This proposal makes you wonder what kind of abuse is going on at the 38 off-range pastures located in Oklahoma, Kansas and other states in the Central Plains. The BLM says 37,387 wild horses live on these off-range pastures, however only four are open to the public.
It also makes you wonder why, if the Wild Free-Roaming Horse and Burro Act of 1971 allows for so many wild horses to be relocated to off-range pastures in states where there were no wild horses to begin with, it can’t be amended to allow wild horses to be relocated and released to roam free on the range in the states where they once lived but are now wiped out. They include: Missouri, Iowa, Arkansas, Texas, Oklahoma and Kansas.
Of course that would enrage the cattle and sheep ranching industry because then they could not profit off the imprisonment of wild horses.
The BLM loves to keep the public in the dark.
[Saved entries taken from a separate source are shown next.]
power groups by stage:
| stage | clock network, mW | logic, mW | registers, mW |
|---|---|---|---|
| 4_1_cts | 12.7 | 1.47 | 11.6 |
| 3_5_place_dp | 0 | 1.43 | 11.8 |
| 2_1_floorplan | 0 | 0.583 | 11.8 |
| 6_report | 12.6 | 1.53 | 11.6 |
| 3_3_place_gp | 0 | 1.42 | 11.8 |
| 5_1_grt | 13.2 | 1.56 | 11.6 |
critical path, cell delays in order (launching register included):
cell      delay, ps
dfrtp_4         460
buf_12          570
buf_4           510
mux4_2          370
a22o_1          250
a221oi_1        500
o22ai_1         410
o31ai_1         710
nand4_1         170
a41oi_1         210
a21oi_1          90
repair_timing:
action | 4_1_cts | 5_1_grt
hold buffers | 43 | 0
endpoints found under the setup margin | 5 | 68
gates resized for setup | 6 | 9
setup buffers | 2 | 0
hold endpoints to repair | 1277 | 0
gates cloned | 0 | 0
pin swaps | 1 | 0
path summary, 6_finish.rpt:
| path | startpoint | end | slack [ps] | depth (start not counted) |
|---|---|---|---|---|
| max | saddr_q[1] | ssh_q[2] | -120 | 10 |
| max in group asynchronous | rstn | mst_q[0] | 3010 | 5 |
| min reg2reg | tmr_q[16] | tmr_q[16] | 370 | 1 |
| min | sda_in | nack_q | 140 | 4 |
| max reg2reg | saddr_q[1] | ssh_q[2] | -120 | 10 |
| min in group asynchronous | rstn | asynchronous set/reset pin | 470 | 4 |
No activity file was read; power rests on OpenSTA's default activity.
==> config.mk <==
export PLATFORM = sky130hd
export DESIGN_NAME = ocfe_output_enable
export DESIGN_NICKNAME = d
export VERILOG_FILES = /design/src/inc/ocfe_pkg.sv /design/src/core/ocfe_output_enable.sv
export SDC_FILE = /design/constraint.sdc
export NUM_CORES = 1
export LEC_CHECK = 0
export BUFFER_PORTS_ARGS = -buffer_cell sky130_fd_sc_hd__buf_4
export CORE_UTILIZATION = 53
export DETAILED_ROUTE_END_ITERATION = 10
export PLACE_DENSITY = 0.8
export RECOVER_POWER = 25
export REMOVE_ABC_BUFFERS = 1
export SYNTH_ARGS = -nofsm -noshare
export SYNTH_HDL_FRONTEND = slang
export SYNTH_SLANG_ARGS = --single-unit
==> constraint.sdc <==
create_clock -name core_clk_in -period 2.33 [get_ports core_clk_in]
set_input_delay 0.233 -clock core_clk_in [delete_from_list [all_inputs] [get_ports core_clk_in]]
set_output_delay 0.233 -clock core_clk_in [all_outputs]
set_load 0.03 [all_outputs]
==> config.mk <==
export PLATFORM = sky130hd
export DESIGN_NAME = timer3_control_status
export DESIGN_NICKNAME = d
export VERILOG_FILES = /design/src/design/timer3_control_status.v
export VERILOG_INCLUDE_DIRS = /design/src /design/src/include
export SDC_FILE = /design/constraint.sdc
export NUM_CORES = 1
export LEC_CHECK = 0
export BUFFER_PORTS_ARGS = -buffer_cell sky130_fd_sc_hd__buf_2
export CORE_ASPECT_RATIO = 0.75
export CORE_MARGIN = 2
export CORE_UTILIZATION = 49
export DETAILED_ROUTE_END_ITERATION = 16
export PLACE_DENSITY = 0.87
export SLEW_MARGIN = 10
export SYNTH_ARGS = -nofsm -noshare
export SYNTH_HDL_FRONTEND = slang
export SYNTH_SLANG_ARGS = --single-unit
export TNS_END_PERCENT = 5
==> constraint.sdc <==
create_clock -name mclk -period 3.35 [get_ports mclk]
set_input_delay 0.5025 -clock mclk [delete_from_list [all_inputs] [get_ports mclk]]
set_output_delay 0.5025 -clock mclk [all_outputs]
set_load 0.005 [all_outputs]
However, it has not gone unnoticed that the agency has gotten bolder—its goal for 2021 is to remove at least 17, 917 wild horses to make room for doomed cattle and sheep.
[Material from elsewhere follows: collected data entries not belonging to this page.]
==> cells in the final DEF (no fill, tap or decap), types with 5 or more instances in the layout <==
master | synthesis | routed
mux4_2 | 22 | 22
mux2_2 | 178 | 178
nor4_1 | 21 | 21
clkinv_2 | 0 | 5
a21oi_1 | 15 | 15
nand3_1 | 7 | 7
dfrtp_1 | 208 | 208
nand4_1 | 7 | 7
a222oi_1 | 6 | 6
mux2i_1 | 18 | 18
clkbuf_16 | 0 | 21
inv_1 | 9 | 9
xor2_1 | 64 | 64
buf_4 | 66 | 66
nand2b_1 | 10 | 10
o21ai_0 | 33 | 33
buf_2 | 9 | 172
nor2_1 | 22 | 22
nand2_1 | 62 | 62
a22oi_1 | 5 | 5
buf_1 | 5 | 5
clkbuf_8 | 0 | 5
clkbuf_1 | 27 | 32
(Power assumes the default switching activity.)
File: config.mk
export PLATFORM = sky130hd
export DESIGN_NAME = async_serial_tx_rx_core
export DESIGN_NICKNAME = d
export VERILOG_FILES = /design/src/logic/uart_core_pkg.sv /design/src/logic/async_serial_tx_rx_core.sv
export SDC_FILE = /design/constraint.sdc
export NUM_CORES = 1
export LEC_CHECK = 0
export ABC_AREA = 1
export BUFFER_PORTS_ARGS = -buffer_cell sky130_fd_sc_hd__buf_2
export CORE_MARGIN = 4
export CORE_UTILIZATION = 54
export CTS_BUF_LIST = sky130_fd_sc_hd__clkbuf_4 sky130_fd_sc_hd__clkbuf_8
export DETAILED_ROUTE_END_ITERATION = 8
export GPL_TIMING_DRIVEN = 1
export PLACE_DENSITY = 0.81
export SETUP_SLACK_MARGIN = 0.3
export SLEW_MARGIN = 0
export SYNTH_ARGS = -nofsm -noshare
export SYNTH_HDL_FRONTEND = slang
export SYNTH_SLANG_ARGS = --single-unit
File: constraint.sdc
create_clock -name mclk -period 1.9 [get_ports mclk]
set_input_delay 0.095 -clock mclk [delete_from_list [all_inputs] [get_ports mclk]]
set_output_delay 0.095 -clock mclk [all_outputs]
set_load 0.02 [all_outputs]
Now the BLM is planning to once again assault Wyoming’s wild horses, permanently removing 3,555–or nearly 50 percent of the state’s total wild horse population—making this the largest wild horse roundup and removal operation in the program’s history.
Among the populations that would be dramatically reduced are the wild herds that live along the Pilot Butte Wild Horse Scenic Loop outside Rock Springs. That was the first wild horse herd I ever saw during my visit in 2015. The allure of those majestic wild horses enjoying the company of their families, romping around with each other and flourishing in their own way fuels FoA’s resiliency and ability to never give up fighting for the lives of America’s wild horses.
There is hope to derail Bureau of Land Management’s wild horse extinction plan through FoA’s ongoing legal efforts and if the public keeps pressure on new leadership— Interior Dept. Secretary Deb Haaland, BLM Deputy Director Nada Culver, the new BLM director who will be announced—to demand reforms to rein in this rogue agency, which has obliterated the WHBA.